© Ipas

October 26, 2020

News |

‘A challenge and an opportunity’ to center girls during COVID-19

Experts share how the pandemic is pushing us to think differently to advance girls’ rights—and access to health care and education

The COVID-19 pandemic has profoundly affected the ability of young people and girls to access sexual and reproductive health services—and the comprehensive sexuality education that would help them know their rights and how to find the health care they need.

In an Ipas-hosted “Critical conversation on abortion” held to commemorate International Day of the Girl on Oct. 11, six experts on girls’ sexual and reproductive health and rights convened to discuss how we can best meet girls’ needs now and beyond the pandemic.

Girls face many challenges due to COVID-19

The pandemic has caused social isolation for youth and has increased the risk of violence and exploitation, poor nutrition, unintended pregnancies and rates of school dropout. According to the Global Partnership for Education, “more than 80% of the 1.2 billion children currently out of the classroom due to COVID-19 are in developing countries, where school closures are compounding an already urgent learning crisis.”

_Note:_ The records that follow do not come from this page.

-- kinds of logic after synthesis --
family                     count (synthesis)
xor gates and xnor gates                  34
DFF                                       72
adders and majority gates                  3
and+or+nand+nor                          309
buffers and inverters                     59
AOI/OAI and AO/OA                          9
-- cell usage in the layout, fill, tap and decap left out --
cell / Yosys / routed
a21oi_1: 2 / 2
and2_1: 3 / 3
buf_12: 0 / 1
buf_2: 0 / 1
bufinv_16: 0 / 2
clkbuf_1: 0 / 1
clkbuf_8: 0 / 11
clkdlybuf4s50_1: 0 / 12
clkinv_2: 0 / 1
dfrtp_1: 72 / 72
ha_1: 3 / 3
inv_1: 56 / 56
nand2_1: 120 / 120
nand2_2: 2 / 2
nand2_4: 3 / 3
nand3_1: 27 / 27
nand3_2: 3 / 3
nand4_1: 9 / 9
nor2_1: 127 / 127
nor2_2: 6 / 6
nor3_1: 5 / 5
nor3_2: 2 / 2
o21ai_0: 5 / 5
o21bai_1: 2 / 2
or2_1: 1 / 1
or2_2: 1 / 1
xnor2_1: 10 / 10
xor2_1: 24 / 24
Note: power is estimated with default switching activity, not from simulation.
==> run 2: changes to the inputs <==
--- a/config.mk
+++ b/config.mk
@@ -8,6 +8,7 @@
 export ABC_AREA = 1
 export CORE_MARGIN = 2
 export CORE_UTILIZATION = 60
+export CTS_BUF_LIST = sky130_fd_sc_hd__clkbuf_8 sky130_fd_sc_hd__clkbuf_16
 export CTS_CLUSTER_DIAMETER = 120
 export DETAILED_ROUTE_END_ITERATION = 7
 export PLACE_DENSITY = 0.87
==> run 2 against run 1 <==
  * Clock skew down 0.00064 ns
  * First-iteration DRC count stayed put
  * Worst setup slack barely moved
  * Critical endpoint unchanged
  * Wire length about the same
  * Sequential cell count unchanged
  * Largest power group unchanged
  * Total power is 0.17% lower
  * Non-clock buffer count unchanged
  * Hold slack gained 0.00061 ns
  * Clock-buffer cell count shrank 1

“Millions of them will never return to the classroom; we know that from other health crises, like the Ebola epidemic in West Africa,” said Cecilia Espinoza, Ipas senior advocacy advisor, during the Oct. 11 webinar. Indeed, during the Ebola crisis, teenage pregnancies increased sharply—and early data is showing the same increase among out-of-school youth during COVID-19.

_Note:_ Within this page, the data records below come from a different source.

File: src/rtl/mux_cfg_loader.sv
// Configuration-chain loader: streams bitstream words MSB-first into a routing-mux config chain.
// Define MUX_CFG_READBACK_EN to capture the old chain contents from ccff_tail into rb_data/rb_valid.
`timescale 1ns/1ps
module mux_cfg_loader #(
  parameter int CHAIN_LEN = 40,
  parameter int WORD_W    = 8
) (
  input  logic              prog_clk,
  input  logic              prog_reset_n,
  input  logic              start,
  input  logic              abort,
  input  logic [WORD_W-1:0] bs_data,
  input  logic              bs_valid,
  output logic              bs_ready,
  output logic              ccff_head,
  output logic              prog_en,
  input  logic              ccff_tail,
  output logic              busy,
  output logic              done,
  output logic [WORD_W-1:0] rb_data,
  output logic              rb_valid,
  output logic [1:0]        dbg_state
);

  localparam int CNT_W = $clog2(CHAIN_LEN + 1);
  localparam int BIT_W = $clog2(WORD_W);
  localparam logic [BIT_W-1:0] LAST_BIT = BIT_W'(WORD_W - 1);
  localparam logic [CNT_W-1:0] LAST_CNT = CNT_W'(CHAIN_LEN - 1);

  typedef enum logic [1:0] {
    S_IDLE  = 2'd0,
    S_WAIT  = 2'd1,
    S_SHIFT = 2'd2,
    S_DONE  = 2'd3
  } state_e;

  state_e            state_q, state_d;
  logic [CNT_W-1:0]  cnt_q, cnt_d;
  logic [BIT_W-1:0]  bit_q, bit_d;
  logic [WORD_W-1:0] sreg_q, sreg_d;
  logic              last_in_word;
  logic              chain_end;

  // Word handshake: bs_ready is high only in WAIT; a word transfers on any edge
  // where bs_valid && bs_ready, unless abort is high on that same edge.
  assign last_in_word = (bit_q == LAST_BIT);
  assign chain_end    = (cnt_q == LAST_CNT);

  always_ff @(posedge prog_clk or negedge prog_reset_n) begin
    if (!prog_reset_n) begin
      state_q <= S_IDLE;
      cnt_q   <= '0;
      bit_q   <= '0;
      sreg_q  <= '0;
    end else begin
      state_q <= state_d;
      cnt_q   <= cnt_d;
      bit_q   <= bit_d;
      sreg_q  <= sreg_d;
    end
  end

  always_comb begin
    state_d = state_q;
    if (abort) begin
      state_d = S_IDLE;
    end else begin
      case (state_q)
        S_IDLE:  if (start) state_d = S_WAIT;
        S_WAIT:  if (bs_valid) state_d = S_SHIFT;
        S_SHIFT: begin
          if (chain_end)         state_d = S_DONE;
          else if (last_in_word) state_d = S_WAIT;
        end
        S_DONE:  state_d = S_IDLE;
        default: state_d = S_IDLE;
      endcase
    end
  end

  always_comb begin
    cnt_d  = cnt_q;
    bit_d  = bit_q;
    sreg_d = sreg_q;
    case (state_q)
      S_IDLE: if (start) cnt_d = '0;
      S_WAIT: begin
        if (bs_valid && !abort) begin
          sreg_d = bs_data;
          bit_d  = '0;
        end
      end
      S_SHIFT: begin
        sreg_d = {sreg_q[WORD_W-2:0], 1'b0};
        cnt_d  = cnt_q + 1'b1;
        bit_d  = bit_q + 1'b1;
      end
      default: ;
    endcase
  end

  // Outputs decode registered state only, so no input reaches an output combinationally.
  always_comb begin
    bs_ready  = (state_q == S_WAIT);
    busy      = (state_q == S_WAIT) || (state_q == S_SHIFT);
    prog_en   = (state_q == S_SHIFT);
    ccff_head = (state_q == S_SHIFT) ? sreg_q[WORD_W-1] : 1'b0;
    done      = (state_q == S_DONE);
    dbg_state = state_q;
  end

`ifdef MUX_CFG_READBACK_EN
  logic [WORD_W-1:0] rb_sreg_q, rb_sreg_d;
  logic [WORD_W-1:0] rb_data_q, rb_data_d;
  logic              rb_valid_q, rb_valid_d;
  logic [WORD_W-1:0] rb_cap;

  always_ff @(posedge prog_clk or negedge prog_reset_n) begin
    if (!prog_reset_n) begin
      rb_sreg_q  <= '0;
      rb_data_q  <= '0;
      rb_valid_q <= 1'b0;
    end else begin
      rb_sreg_q  <= rb_sreg_d;
      rb_data_q  <= rb_data_d;
      rb_valid_q <= rb_valid_d;
    end
  end

  // The capture register restarts from zero per word, so a short final word
  // only needs a left shift to become left-aligned with zero low bits.
  always_comb begin
    rb_sreg_d  = rb_sreg_q;
    rb_data_d  = rb_data_q;
    rb_valid_d = 1'b0;
    rb_cap     = {rb_sreg_q[WORD_W-2:0], ccff_tail};
    if (state_q == S_IDLE && start) begin
      rb_sreg_d = '0;
    end else if (state_q == S_SHIFT) begin
      rb_sreg_d = rb_cap;
      if (last_in_word || chain_end) begin
        rb_sreg_d  = '0;
        rb_data_d  = rb_cap << (LAST_BIT - bit_q);
        rb_valid_d = !abort;
      end
    end
  end

  assign rb_data  = rb_data_q;
  assign rb_valid = rb_valid_q;
`else
  logic unused_tail;
  assign unused_tail = ccff_tail;
  assign rb_data     = '0;
  assign rb_valid    = 1'b0;
`endif

endmodule

File: config.mk
export PLATFORM = sky130hd
export DESIGN_NAME = mux_cfg_loader
export DESIGN_NICKNAME = d
export VERILOG_FILES = /design/src/rtl/mux_cfg_loader.sv
export SDC_FILE = /design/constraint.sdc
export NUM_CORES = 1
export LEC_CHECK = 0
export CAP_MARGIN = 20
export CELL_PAD_IN_SITES_DETAIL_PLACEMENT = 2
export CELL_PAD_IN_SITES_GLOBAL_PLACEMENT = 2
export CORE_UTILIZATION = 29
export DETAILED_ROUTE_END_ITERATION = 7
export GPL_ROUTABILITY_DRIVEN = 0
export PLACE_DENSITY = 0.83
export SETUP_SLACK_MARGIN = 0.2
export SLEW_MARGIN = 20
export SYNTH_ARGS = -nofsm -noshare
export SYNTH_HDL_FRONTEND = slang
export SYNTH_SLANG_ARGS = --single-unit
File: constraint.sdc
create_clock -name prog_clk -period 2.03 [get_ports prog_clk]
set_clock_uncertainty 0.15 [all_clocks]
set_input_delay 0.5075 -clock prog_clk [delete_from_list [all_inputs] [get_ports prog_clk]]
set_output_delay 0.5075 -clock prog_clk [all_outputs]
set_load 0.1 [all_outputs]
Yosys cells after proc, flatten, opt, wreduce, memory -nomap -nowiden

Index checks and enable logic that the tools add are counted.

Add/sub/neg operators: 2
Eq/ne operators: 10
Mux-type cells: 13
Reduce and logical (&&, ||, !) cells: 9

Operators with widths:

| operator                                                        | count |
|---|---|
| 8-bit case mux with 2 select lines                              | 1 |
| 6-bit case mux with 2 select lines                              | 1 |
| 2-bit 2-to-1 mux                                                | 5 |
| 8-bit 2-to-1 mux                                                | 1 |
| 2-bit case mux with 4 select lines                              | 1 |
| 6-bit by 1-bit adder with 6-bit output, second input constant   | 1 |
| 6-bit == test, second input constant                            | 1 |
| 6-bit 2-to-1 mux                                                | 1 |
| 3-bit != test, second input constant                            | 2 |
| 3-bit case mux with 2 select lines                              | 1 |
| 2-bit == test, second input constant                            | 2 |
| 4-bit by 2-bit != test with 1-bit output, second input constant | 1 |
| 2-bit AND reduction                                             | 2 |
| 2-bit nonzero test                                              | 2 |
| 3-bit by 1-bit adder with 3-bit output, second input constant   | 1 |
| 3-bit == test, second input constant                            | 1 |
| 3-bit 2-to-1 mux                                                | 1 |
| 3-bit AND reduction                                             | 1 |
| 2-bit by 1-bit == test with 1-bit output, second input constant | 1 |
| 2-bit logical NOT                                               | 1 |
| 2-bit by 1-bit != test with 1-bit output, second input constant | 1 |
| 2-bit != test, second input constant                            | 1 |
| 1-bit logical AND                                               | 1 |
| 1-bit logical NOT                                               | 1 |
| other kinds (2)                                                 | 2 |

Flip-flop bits (word level): 19
Output and inout bits: 16

Depth between registers and ports, before layout

Word-level depth: 5
Mapped depth: 7

Worst setup path before layout

OpenSTA, ideal clock, no wires.

Path kind: flip-flop to output port
Start point: register state_q[1] (netlist: dbg_state[1])
End point: output ccff_head
Data arrival time: 3.378 ns
Data required time: 1.372 ns
Slack: -2.005 ns
Stages on the path, launching flop included: 5
Buffers on the path: 2
Cell sequence: dfrtp_1 ha_1 buf_2 buf_2 and2_1

Longest elaborated chain between the ends: 2

RTL lines:

| element                  | line | source |
|---|---|---|
| start: declaration       | 37   | `state_e state_q, state_d;` |
| start signal: assignment | 56   | `state_q <= state_d;` |
| 2-bit == test            | --   |  |
| via prog_en              | 16   | `output logic prog_en,` |
| 1-bit 2-to-1 mux         | 107  | `ccff_head = (state_q == S_SHIFT) ? sreg_q[WORD_W-1] : 1'b0;` |
| end: declaration         | 15   | `output logic ccff_head,` |

The timed path passes the listed nets, and every way through them passes these cells.

Worst setup path after layout

Start point: register state_q[0] (netlist: dbg_state[0])
End point: output ccff_head

Longest elaborated chain between the ends: 2

RTL lines:

| element          | line |
|---|---|
| 2-bit == test    | 107 |
| 1-bit 2-to-1 mux | 107 |

Every way passes these cells.

==> results.yml <==
detailed_routing:
  route.vias.total: 1004
  drc: 0
  met2WireLength_mm: 2.03
  wl_met3_um: 106
  m1WireLength_mm: 1.54
  drt-vias-per-instance: 4.95
  ant_nets: 0
  drt_pre_antenna_iters: 4
  routed_wl_mm: 3.70
  highest_layer: "met4"
  route.detailed.wl_per_inst_um: 18.2
  starting_drt_drc_count: 21
placed_design:
  detailedPlace.worstSlack_ns: -0.0545
  port_buffers: 19
  post-place-cells: 186
  total_half_perimeter_wirelength_after_legalization_and_detailed_placement_mm: 2.10
synth:
  synthesis.area_per_instance_um2: 9.72
  postSynth.asyncResetShare: 1.00
  synth.cell_area_um2: 1160
  yosysWarnings: 0
  postSynthRegisterBits: 19
  synth_cell_type_count: 32
  ys.flop_type: "dfrtp_1"
  synth_enable_flop_cells: 0
  synth_cells: 119
  yosysSeqAreaShare: 0.411
sta:
  final-max-slew-violation-count: 0
  grt_setup_unrepaired: "yes"
  timing.final.hold_violations: 0
  layout_min_cycle_time_ns: 2.01
  timing.hold.ws_ns: 0.345
  setup_tns_ns: 0
  final_critical_path_setup_slack_ns: 0.0179
  clock.fmax_mhz: 497
  setup_violations: 0
  period_share: 0.991
power:
  cell_internal_pwr_mw: 1.32
  peakVddDrop_mv: 1.15
  power.static_leakage_nw: 0.748
  p_total_mw: 2.56
  clockPowerShare: 0.109
  power_density_nw_per_um2: 1460
  switching_share: 0.485
  p_comb_frac: 0.661
  power.net_switching_mw: 1.24
  power.share.sequential: 0.230
run_status:
  outcome: "finished clean"
grt:
  global_route_wire_length_before_repair_mm: 5.00
  grt_start_max_net_pins: 21
  grt.overflow.total: 0
  grt_usage: 0.159
  grt_pass1_vias: 1067
  antenna_found_initial: 0
setup_path:
  setup.worst_path.start_class: "register"
  crit_path_max_fanout: 4
  reg2reg_to: "cnt_q[4]"
  worstSetupPathType: "reg2out"
  cp-end-kind: "output port"
  worstRegToRegCells: 7
  cp_data_arrival_time_ns: 1.35
  r2r_setup_slack_ns: 0.04
  required_ns: 1.37
  worst_r2r_startpoint: "dbg_state[1]"
floorplanning:
  chipWidth_um: 65.1
  rows: 22
  floorplan.core_area_um2: 3740
  die-height_um: 65.1
  initial_standard_cell_utilization_of_the_core: 0.309
  die-area_um2: 4240
  num_io_pins: 30
clock_network:
  cts_root_buf: "clkbuf_8"
  clock_tree_from_tritoncts: "built"
  numCtsBuffers: 3
  htree_levels: 1
  max-clock-path-buffers: 2
  cts.reportedPaths.clkPinSlew_ns: 0.08
  number_of_clock_sinks: 19
  worstSkewPairLatency_ns: 0.26
layout:
  mostFrequentLayoutCells: "dfrtp_1, clkdlybuf4s50_1, nand2_1, buf_4, mux2i_1"
  post_route_cells_drive_above_1_share: 0.387
  instances_no_fill: 203
  finish.net_count: 178
  syn_to_final_growth_pct: 51.9
  layout_commonest_cell: "dfrtp_1"
  antenna_cells_inserted: 0
min_path:
  hold_path_end: "sreg_q[4]"
  timing.hold.worst_path_depth: 2
  hold_start: "sreg_q[4]"
  hold_path_class: "reg2reg"
run:
  maxCapViolations: 0
-- Yosys cell counts (all sizes together), types with 3 or more instances --
cell type,n,share of area
buf,11,0.067
nand2b,5,0.029
nor3,3,0.013
dfrtp,19,0.41
o21ai,15,0.065
nor2,3,0.0097
ha,8,0.087
nand3,3,0.013
inv,4,0.013
mux2i,11,0.098
nand2,19,0.064
-- power groups by stage --
stage,Combinational [mW],Sequential [mW],Clock (mW)
final,1.69,0.589,0.279
after global routing,1.77,0.608,0.301
after CTS,1.39,0.574,0.281
after detailed placement,1.30,0.586,0
after global placement,1.24,0.579,0
after floorplan,0.801,0.684,0
-- state kept, by name, summed over array words and instances (netlist names) --
name	cells
bit_q	3
cnt_q	6
dbg_state	2
sreg_q	8
-- critical path: stages (launching register included) --
cell	delay (ns)
dfrtp_4	0.52
inv_4	0.09
ha_4	0.16
and2_4	0.15
buf_12	0.16
-- stage by stage --
stage / cell area, µm² / utilization
finish: 1760 / 0.469
global route: 1760 / 0.469
CTS: 1590 / 0.424
detailed placement: 1490 / 0.397
global placement: 1490 / 0.397
floorplan: 1230 / -
-- final cells by class --
type / count / area [µm²]
Multi-Input combinational cell: 91 / 716
Inverter: 4 / 17.5
Tap cell: 48 / 60.1
Clock inverter: 1 / 5.00
Fill cell: 402 / 1990
Timing Repair Buffer: 37 / 434
Sequential cell: 19 / 483
Clock buffer: 3 / 41.3
-- logic make-up (layout without fill, tap and decap cells) --
kind of cell | count (synthesis) | after routing | share of synthesized area
AND/OR/NAND/NOR | 38 | 38 | 0.182
AO/OA/AOI/OAI | 25 | 25 | 0.132
flip-flops | 19 | 19 | 0.411
buffers and inverters | 17 | 45 | 0.0866
multiplexers | 11 | 11 | 0.0985
adder cells (fa/ha/maj) | 8 | 8 | 0.0866
other | 1 | 9 | 0.00324
-- metal layers --
metal / up-vias / global-route usage
met5: - / 0
li1: 462 / -
met3: 2 / 0.0330
met2: 24 / 0.284
met1: 516 / 0.186
met4: 0 / 0.0571
-- repair_timing --
item | 4_1_cts | 5_1_grt
hold buffers | 0 | 0
setup endpoints to repair | 10 | 21
pin swaps | 2 | 3
cloned | 0 | 3
resized for setup | 2 | 40
buffers inserted | 4 | 6
-- how the worst max path moves through the flow --
stage	start	end	cells after the start
after floorplan	dbg_state[0]	ccff_head	5
after global placement	start	dbg_state[1]	5
after detailed placement	start	dbg_state[0]	5
after CTS	dbg_state[0]	ccff_head	4
after global routing	dbg_state[0]	ccff_head	4
final	dbg_state[0]	ccff_head	4
(Power assumes the default switching activity.)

“With homeschooling and working at home, girls are more deeply burdened with domestic work and care at home right now,” added Eugenia Lopez Uribe, Girls Not Brides’ head of engagement in Latin America and the Caribbean. “The economic impact of the pandemic might also lead to more child marriages. Twelve million adolescents get married each year; we expect this number to rise due to COVID-19.”

Because of the many obstacles the pandemic has created—such as governments diverting resources to COVID-19 response, fear of visiting health centers and restrictions on travel—we know that girls’ access to sexuality education is more limited now, explained Alexandra Pärnebjörk, advisor on SRHR in emergencies with Plan International. This has exacerbated online inequities—40 percent of access to SRHR information is online, but not everybody has convenient internet access. And for those who can get online, Pärnebjörk pointed out that the internet is not equal, and “girls are experiencing harassment and stigma there.”

Opportunities during COVID-19 and beyond

Without a doubt, these experts agreed, we need to adapt existing programs and create new activities to address our new reality—working in partnerships, across issues, with a multi-sectoral approach.

We need to think about how we can get services to adolescents right now, said Marina Plesons, with the World Health Organization’s Adolescents and At-Risk Populations Team in the Department of Sexual and Reproductive Health and Research. Alternative health-care delivery systems can include telemedicine, pharmacies and community-based access points, she said, highlighting an important joint resource, “Not on Pause: Responding to Sexual and Reproductive Needs of Adolescents in the Context of the COVID-19 Crisis.”

In Malawi, like so many countries, with schools closed, health facility services restricted, and long periods with young people at home, “the initial response plan was silent on sexual and reproductive health and silent on young people,” said Pansi Pam Katenga, Ipas Malawi country director.

Ipas has worked to keep reproductive health care, including abortion, essential during the pandemic. And, said Katenga, “we engaged young people.” Youth champions, she noted, are a direct, safe and honest link between communities and the health system.

“It’s crucial to shift power to girls and young women,” said Aissata Sall, program director for adolescent girls’ rights at the Global Fund for Women. The fund has an adolescent girls advisory council that is made up of girls ages 15-18 from multiple countries around the world. The council has selected eight community organizations to make grants to, and, said Sall, “they are using their voices to tell us what girls need. Girls and young people are living the experience, they know what they need, they can express it and they are teachers. We need to give them the opportunity to show up in their full power.”

Indeed, said Lopez Uribe, we need girl-led responses and we need to listen to girls. “We need gender justice,” she said. And, noted Plesons, girls should not only be at the center of solutions but be compensated for their work and contributions.

“This is a direct call to take our work directly to girls,” said Espinoza in closing.